Source material:
==================================================

**config.mk**
```make
export PLATFORM = sky130hd
export DESIGN_NAME = rms_edf_tick_scheduler_unit
export DESIGN_NICKNAME = d
export VERILOG_FILES = /design/src/rtl/rets_pkg.sv /design/src/rtl/rms_edf_tick_scheduler_unit.sv
export SDC_FILE = /design/constraint.sdc
export NUM_CORES = 1
export LEC_CHECK = 0
export BUFFER_PORTS_ARGS = -buffer_cell sky130_fd_sc_hd__buf_4
export CORE_UTILIZATION = 43
export CTS_CLUSTER_DIAMETER = 40
export DETAILED_ROUTE_END_ITERATION = 16
export PLACE_DENSITY = 0.62
export SLEW_MARGIN = 20
export SYNTH_ARGS = -nofsm -noshare
export SYNTH_HDL_FRONTEND = slang
export SYNTH_SLANG_ARGS = --single-unit
```
**constraint.sdc**
```tcl
create_clock -name clk -period 5.5 [get_ports clk]
set_input_delay 1.1 -clock clk [delete_from_list [all_inputs] [get_ports clk]]
set_output_delay 1.1 -clock clk [all_outputs]
set_load 0.05 [all_outputs]
```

==================================================

Exercise aim:
All of the records should be repeated precisely as written.

Solution for this task:
**config.mk**
```make
export PLATFORM = sky130hd
export DESIGN_NAME = rms_edf_tick_scheduler_unit
export DESIGN_NICKNAME = d
export VERILOG_FILES = /design/src/rtl/rets_pkg.sv /design/src/rtl/rms_edf_tick_scheduler_unit.sv
export SDC_FILE = /design/constraint.sdc
export NUM_CORES = 1
export LEC_CHECK = 0
export BUFFER_PORTS_ARGS = -buffer_cell sky130_fd_sc_hd__buf_4
export CORE_UTILIZATION = 43
export CTS_CLUSTER_DIAMETER = 40
export DETAILED_ROUTE_END_ITERATION = 16
export PLACE_DENSITY = 0.62
export SLEW_MARGIN = 20
export SYNTH_ARGS = -nofsm -noshare
export SYNTH_HDL_FRONTEND = slang
export SYNTH_SLANG_ARGS = --single-unit
```
**constraint.sdc**
```tcl
create_clock -name clk -period 5.5 [get_ports clk]
set_input_delay 1.1 -clock clk [delete_from_list [all_inputs] [get_ports clk]]
set_output_delay 1.1 -clock clk [all_outputs]
set_load 0.05 [all_outputs]
```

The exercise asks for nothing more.